Quit Claim Deed or Quiet Title Action? Does it matter?
Quit Claim Deed vs Quiet Title Action
We get a lot of calls about quit claim deeds and quiet title actions. Many people use these terms interchangeably, but they are NOT the same.
So let’s look at what these terms mean and how they are different from each other.
|Quit Claim Deed||Quiet Title Action|
|A quit claim deed is a way to GIVE your interest to somebody else (or for someone else to GIVE his or her interest to you).
It’s quick, easy, fairly inexpensive, and very convenient when it is the right tool to use.
May also be called: quitclaims, quit claim deeds, quickclaims, and quick claim deeds.
|A quiet title action is a way to REMOVE somebody else’s interest from your property.
This is a formal lawsuit. It costs more money and takes longer than a quit claim deed.

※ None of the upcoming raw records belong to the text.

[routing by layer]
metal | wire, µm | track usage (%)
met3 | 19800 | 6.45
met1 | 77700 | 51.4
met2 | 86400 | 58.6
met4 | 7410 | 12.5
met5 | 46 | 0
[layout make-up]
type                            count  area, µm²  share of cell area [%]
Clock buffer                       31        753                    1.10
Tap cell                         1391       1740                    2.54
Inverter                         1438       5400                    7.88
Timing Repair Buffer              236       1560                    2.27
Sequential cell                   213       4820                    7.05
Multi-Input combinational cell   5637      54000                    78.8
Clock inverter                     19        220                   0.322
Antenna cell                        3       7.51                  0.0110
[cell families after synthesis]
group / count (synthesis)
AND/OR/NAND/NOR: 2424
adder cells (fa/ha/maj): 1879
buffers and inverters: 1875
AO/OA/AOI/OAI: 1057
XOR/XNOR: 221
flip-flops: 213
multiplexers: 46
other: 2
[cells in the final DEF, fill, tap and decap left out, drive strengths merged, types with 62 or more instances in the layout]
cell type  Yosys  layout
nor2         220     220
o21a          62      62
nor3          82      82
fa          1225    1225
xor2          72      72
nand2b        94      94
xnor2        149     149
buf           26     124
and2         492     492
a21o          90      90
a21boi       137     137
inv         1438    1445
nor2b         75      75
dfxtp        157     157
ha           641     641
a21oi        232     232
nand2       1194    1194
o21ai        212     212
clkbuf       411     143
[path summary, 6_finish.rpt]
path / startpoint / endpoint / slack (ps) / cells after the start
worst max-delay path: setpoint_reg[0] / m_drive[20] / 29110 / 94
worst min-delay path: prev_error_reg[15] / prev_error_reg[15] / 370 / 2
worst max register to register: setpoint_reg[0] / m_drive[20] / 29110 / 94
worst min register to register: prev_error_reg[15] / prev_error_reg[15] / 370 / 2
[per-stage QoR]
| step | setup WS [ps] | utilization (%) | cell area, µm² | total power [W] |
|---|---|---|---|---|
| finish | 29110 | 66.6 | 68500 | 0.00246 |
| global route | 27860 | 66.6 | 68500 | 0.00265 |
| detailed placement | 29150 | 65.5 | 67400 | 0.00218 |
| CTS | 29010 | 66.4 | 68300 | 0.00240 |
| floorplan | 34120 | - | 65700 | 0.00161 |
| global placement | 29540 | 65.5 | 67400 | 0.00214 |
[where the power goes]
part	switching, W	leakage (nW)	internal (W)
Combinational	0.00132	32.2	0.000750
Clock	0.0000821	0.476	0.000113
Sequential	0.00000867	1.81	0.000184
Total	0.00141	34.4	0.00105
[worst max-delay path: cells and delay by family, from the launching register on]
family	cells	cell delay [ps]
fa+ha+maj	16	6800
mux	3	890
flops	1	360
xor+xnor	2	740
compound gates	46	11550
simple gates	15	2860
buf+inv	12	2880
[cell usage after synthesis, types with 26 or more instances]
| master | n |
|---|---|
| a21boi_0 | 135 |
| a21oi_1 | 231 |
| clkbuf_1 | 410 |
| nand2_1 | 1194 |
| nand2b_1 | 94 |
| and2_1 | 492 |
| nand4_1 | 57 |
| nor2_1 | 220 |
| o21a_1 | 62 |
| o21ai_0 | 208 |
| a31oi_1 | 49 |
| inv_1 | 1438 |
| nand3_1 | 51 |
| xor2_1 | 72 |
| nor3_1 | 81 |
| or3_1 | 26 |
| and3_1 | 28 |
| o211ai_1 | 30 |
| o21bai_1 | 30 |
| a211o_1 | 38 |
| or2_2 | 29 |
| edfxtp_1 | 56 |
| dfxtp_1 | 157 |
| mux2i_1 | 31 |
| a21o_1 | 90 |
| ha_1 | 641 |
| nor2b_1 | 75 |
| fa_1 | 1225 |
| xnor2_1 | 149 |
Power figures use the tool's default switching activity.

May also be called: action to quiet title, title confirmation, petition to confirm title, and petition to quiet title.
Which one applies to my situation?
Every situation is different, so you will need to consult with your real estate attorney about the best option for you.
Here is a common situation to illustrate the differences between quit claim deeds and quiet title actions:
Example: After a divorce.
John and Mary have divorced. John has “won” the house in the divorce. The judge may have said that John gets the house, but that doesn’t actually remove Mary’s ownership interest in this property. John needs to take further action to remove Mary’s ownership.
Let’s see how these two methods might apply in this situation:
Plan A: Quit Claim Deed
A quitclaim deed is quick and easy, and a great way to get the job done. John’s real estate lawyer will draft a quitclaim deed, which John sends to Mary. Mary signs the deed in front of a notary and sends it back to John. John’s lawyer records the signed deed with the county land records. Done. Mary no longer has any ownership interest in the property because she has CONVEYED her interest to John.
Plan B: Quiet Title Action
But what happens if Mary disappears after the divorce, so John cannot get her to sign a quitclaim deed? Now, John must call up his real estate lawyer and hire her to pursue a quiet title action to REMOVE Mary’s ownership interest from the house.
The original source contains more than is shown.